This repository containes some toy experiments on a simple Spatial Transformer Network (STN) CNN.
Code is partially based on this PyTorch tutorial by Ghassen Hamrouni.
Code was tested on Python 3.7, PyTorch 1.10, CUDA 10.2.
6 different model configurations were trained and tested on a modified MNIST dataset. Random affine transformation were applied to the images in order to evaluate the potential of the STN.
Due to hardware constraints, each model was trained for a fixed number of epochs (20). Each model was trained 5 times in order to compute the average classification accuracy and partially compensating randomness.
Note that the script has in place partial measures to ensure the repeatability of the experiments. Note, however, that some of the PyTorch operations employed do not have a deterministic version, so results may vary.
The 6 trained models are the following:
- Baseline: the original simple STN-based CNN from the cited PyTorch tutorial.
- CoordConv_STN: Conv layers in the STN module were replaced by CoordConv layers (paper). This implementation was used.
- CoordConv_R_STN: same as #2, but the additional channel with radial coordinates was added. Note that I fixed the radial channel computation by correctly re-centering the origin.
- CoordConv_all: Conv layers were replaced by CoordConv layers in the entire network.
- CoordConv_R_all: same as #4, with radial coordinates enabled.

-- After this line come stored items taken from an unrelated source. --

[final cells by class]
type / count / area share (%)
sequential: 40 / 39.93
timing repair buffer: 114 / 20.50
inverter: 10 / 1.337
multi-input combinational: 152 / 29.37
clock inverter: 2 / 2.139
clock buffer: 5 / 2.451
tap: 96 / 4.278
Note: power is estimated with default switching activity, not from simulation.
[config.mk]
export PLATFORM = sky130hd
export DESIGN_NAME = lane_serializer_flat
export DESIGN_NICKNAME = d
export VERILOG_FILES = /design/src/common/sd_tx_pkg.sv /design/src/common/frame_word_if.sv /design/src/sd_tx_frame/lane_serializer.sv /design/src/flat_wrapper.sv
export SDC_FILE = /design/constraint.sdc
export NUM_CORES = 1
export LEC_CHECK = 0
export BUFFER_PORTS_ARGS = -buffer_cell sky130_fd_sc_hd__buf_2
export CORE_ASPECT_RATIO = 1.1
export CORE_MARGIN = 2
export CORE_UTILIZATION = 30
export CTS_CLUSTER_DIAMETER = 200
export DETAILED_ROUTE_END_ITERATION = 8
export MAX_ROUTING_LAYER = met4
export SETUP_SLACK_MARGIN = 0.1
export SLEW_MARGIN = 20
export SYNTH_ARGS = -nofsm -noshare
export SYNTH_HDL_FRONTEND = slang
export SYNTH_SLANG_ARGS = --single-unit
[constraint.sdc]
create_clock -name i_clk -period 3.05 [get_ports i_clk]
set_input_delay 0.4575 -clock i_clk [delete_from_list [all_inputs] [get_ports i_clk]]
set_output_delay 0.4575 -clock i_clk [all_outputs]
set_load 0.01 [all_outputs]
[src/common/sd_tx_pkg.sv]
// Frame types, bus width codes and beat counts shared by the SD data-line transmit framer
`default_nettype none

package sd_tx_pkg;

	////////////////////////////////////////
	// Data types

	// One stream word, also one frame word on its way to the lanes
	typedef logic [31:0] word_t;

	// Lane vector, bit k drives data line k
	typedef logic [7:0] lanes_t;

	typedef logic [1:0] bus_width_t;

	// Beats still to go in the word being sent
	typedef logic [4:0] beat_count_t;

	////////////////////////////////////////
	// Bus width codes

	localparam bus_width_t WIDTH_1W = 2'd0;
	localparam bus_width_t WIDTH_4W = 2'd1;
	localparam bus_width_t WIDTH_8W = 2'd2;

	////////////////////////////////////////
	// Beats per word

	localparam int BEATS_1W = 32;
	localparam int BEATS_4W = 8;
	localparam int BEATS_8W = 4;

	// 1-lane CRC word only carries 16 bits in its top half
	localparam int BEATS_1W_CRC = 16;

	// Lines rest high between frames
	localparam word_t IDLE_WORD = '1;

	// Packet sequencer states
	typedef enum logic [1:0] {
		SEQ_IDLE,
		SEQ_DATA,
		SEQ_CRC,
		SEQ_LAST
	} seq_state_t;

endpackage

`default_nettype wire

[src/common/frame_word_if.sv]
// Word channel from the frame sequencer to the lane serializer, with the latched bus width
`default_nettype none

interface frame_word_if;

	logic                    word_valid;
	sd_tx_pkg::word_t        word;
	// Set on the half-filled CRC word of 1-lane mode
	logic                    crc_short;
	logic                    word_ready;
	sd_tx_pkg::bus_width_t   width;

	modport sequencer (
		output word_valid,
		output word,
		output crc_short,
		output width,
		input  word_ready
	);

	modport serializer (
		input  word_valid,
		input  word,
		input  crc_short,
		input  width,
		output word_ready
	);

endinterface

`default_nettype wire

[src/sd_tx_frame/lane_serializer.sv]
// Turns frame words into lane beats, one per clock strobe, framed by start and stop beats
`default_nettype none

module lane_serializer (
	input  logic              i_clk,
	input  logic              i_reset,
	input  logic              i_ckstb,
	input  logic              i_start,
	output logic              o_busy,
	output logic              o_tx_valid,
	output sd_tx_pkg::lanes_t o_tx_data,
	frame_word_if.serializer  word_if
);

	sd_tx_pkg::beat_count_t count;
	sd_tx_pkg::word_t       sreg;
	sd_tx_pkg::word_t       src;
	logic                   stop_pending;
	logic                   load;
	logic                   drain;

	// Top lane group of a word, unused lanes high
	function automatic sd_tx_pkg::lanes_t lane_group(input sd_tx_pkg::word_t w,
			input sd_tx_pkg::bus_width_t width);
		case (width)
		sd_tx_pkg::WIDTH_1W: return {7'h7f, w[31]};
		sd_tx_pkg::WIDTH_4W: return {4'hf, w[31:28]};
		default:             return w[31:24];
		endcase
	endfunction

	function automatic sd_tx_pkg::word_t next_sreg(input sd_tx_pkg::word_t w,
			input sd_tx_pkg::bus_width_t width);
		case (width)
		sd_tx_pkg::WIDTH_1W: return {w[30:0], 1'b1};
		sd_tx_pkg::WIDTH_4W: return {w[27:0], 4'hf};
		default:             return {w[23:0], 8'hff};
		endcase
	endfunction

	// Beats left after the first one of a freshly loaded word
	function automatic sd_tx_pkg::beat_count_t last_beat(input sd_tx_pkg::bus_width_t width,
			input logic crc_short);
		if (crc_short)
			return sd_tx_pkg::beat_count_t'(sd_tx_pkg::BEATS_1W_CRC - 1);
		case (width)
		sd_tx_pkg::WIDTH_1W: return sd_tx_pkg::beat_count_t'(sd_tx_pkg::BEATS_1W - 1);
		sd_tx_pkg::WIDTH_4W: return sd_tx_pkg::beat_count_t'(sd_tx_pkg::BEATS_4W - 1);
		default:             return sd_tx_pkg::beat_count_t'(sd_tx_pkg::BEATS_8W - 1);
		endcase
	endfunction

	assign word_if.word_ready = i_ckstb && (count == '0);
	assign load = word_if.word_valid && word_if.word_ready;
	assign drain = i_ckstb && (count != '0);
	assign src = load ? word_if.word : sreg;
	assign o_busy = o_tx_valid;

	always_ff @(posedge i_clk) begin
		if (!i_reset) begin
			o_tx_valid <= 1'b0;
			stop_pending <= 1'b0;
			count <= '0;
			o_tx_data <= '1;
		end else if (i_start) begin
			// Start beat: used lanes low, same as the group of an all-zero word
			o_tx_valid <= 1'b1;
			stop_pending <= 1'b1;
			o_tx_data <= lane_group('0, word_if.width);
		end else if (load) begin
			count <= last_beat(word_if.width, word_if.crc_short);
			o_tx_data <= lane_group(src, word_if.width);
		end else if (drain) begin
			count <= count - 1'b1;
			o_tx_data <= lane_group(src, word_if.width);
		end else if (i_ckstb) begin
			// Out of words, one stop beat then idle
			o_tx_valid <= stop_pending;
			stop_pending <= 1'b0;
			o_tx_data <= sd_tx_pkg::lanes_t'(sd_tx_pkg::IDLE_WORD);
		end
	end

	always_ff @(posedge i_clk) begin
		if (load || drain)
			sreg <= next_sreg(src, word_if.width);
	end

endmodule

`default_nettype wire

[src/flat_wrapper.sv]
// flat-port wrapper written by rule: the top's interface ports become plain ports
module lane_serializer_flat 
  (i_clk, i_reset, i_ckstb, i_start, o_busy, o_tx_valid, o_tx_data, word_if_word_valid, word_if_word, word_if_crc_short, word_if_width, word_if_word_ready);
  frame_word_if word_if_i ();
  input  logic i_clk;
  input  logic i_reset;
  input  logic i_ckstb;
  input  logic i_start;
  output logic o_busy;
  output logic o_tx_valid;
  output sd_tx_pkg::lanes_t o_tx_data;
  input wire logic [$bits(word_if_i.word_valid)-1:0] word_if_word_valid;
  input wire logic [$bits(word_if_i.word)-1:0] word_if_word;
  input wire logic [$bits(word_if_i.crc_short)-1:0] word_if_crc_short;
  input wire logic [$bits(word_if_i.width)-1:0] word_if_width;
  output wire logic [$bits(word_if_i.word_ready)-1:0] word_if_word_ready;
  assign word_if_i.word_valid = word_if_word_valid;
  assign word_if_i.word = word_if_word;
  assign word_if_i.crc_short = word_if_crc_short;
  assign word_if_i.width = word_if_width;
  assign word_if_word_ready = word_if_i.word_ready;
  lane_serializer u_core (.i_clk(i_clk), .i_reset(i_reset), .i_ckstb(i_ckstb), .i_start(i_start), .o_busy(o_busy), .o_tx_valid(o_tx_valid), .o_tx_data(o_tx_data), .word_if(word_if_i));
endmodule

- CoordConv_R_all_thetaprop: same as #5, but I expanded the concept of CoordConv by adding 6 additional channels, each representing the value of the 6 affine transformation parameters computed by the STN module. The additional information was provided to the 2 main convolutional layers and the first FC layer of the network.
Model | Accuracy over 5 runs (mean ± std) |
---|---|
Baseline | 0.9142 ± 0.0762* |
CoordConv_STN | 0.9548 ± 0.0116 |
CoordConv_R_STN | 0.9494 ± 0.0148 |
CoordConv_all | 0.9563 ± 0.0026 |
CoordConv_R_all | 0.9413 ± 0.0154 |
CoordConv_R_all_thetaprop | 0.9562 ± 0.0053 |
*Since no validation set was employed for hyperparameter selection (training duration, learning rate, optimizer, etc.), the accuracy of a model was just selected as the accuracy obtained after the 20th epoch of training. One of the 5 runs for the baseline model happened to have a sudden decay in accuracy from ~95% to ~76% at exactly the 20th epoch. Realistically, the lower accuracy of the baseline model is due to a statistical fluke, since the other models also experienced some accuracy dips during training, but were lucky enough not to have them happen on the 20th epoch.
Results are comparable for all the 6 models, although a longer (and more refined) training procedure would be necessary in order to draw reliable conclusions.
The img folder contains examples of transformations operated by an instance of each of the 6 trained models. The name of each file describes the model and dataset used.
distort_
/nodistort_
prefixes indicate if the model was trained/tested on the distorted or the original version of MNIST.
baseline
indicates model #1.
stncoord
, stncoord_radius
, allcoord
, allcoord_radius
indicate models #2, #3, #4 and #5, respectively.
coord_r_theta
indicates model #6.
python spatial_transformer_experiments.py [--distort] [-nruns 5] [-epochs 20]
Trains and evaluates the 6 models on MNIST.
--distort
tells the script to use the distorted MNIST images.
-nruns N
specifies how many times each model should be trained for metrics averaging.
-epochs K
specifies how many epoch each model should trained for.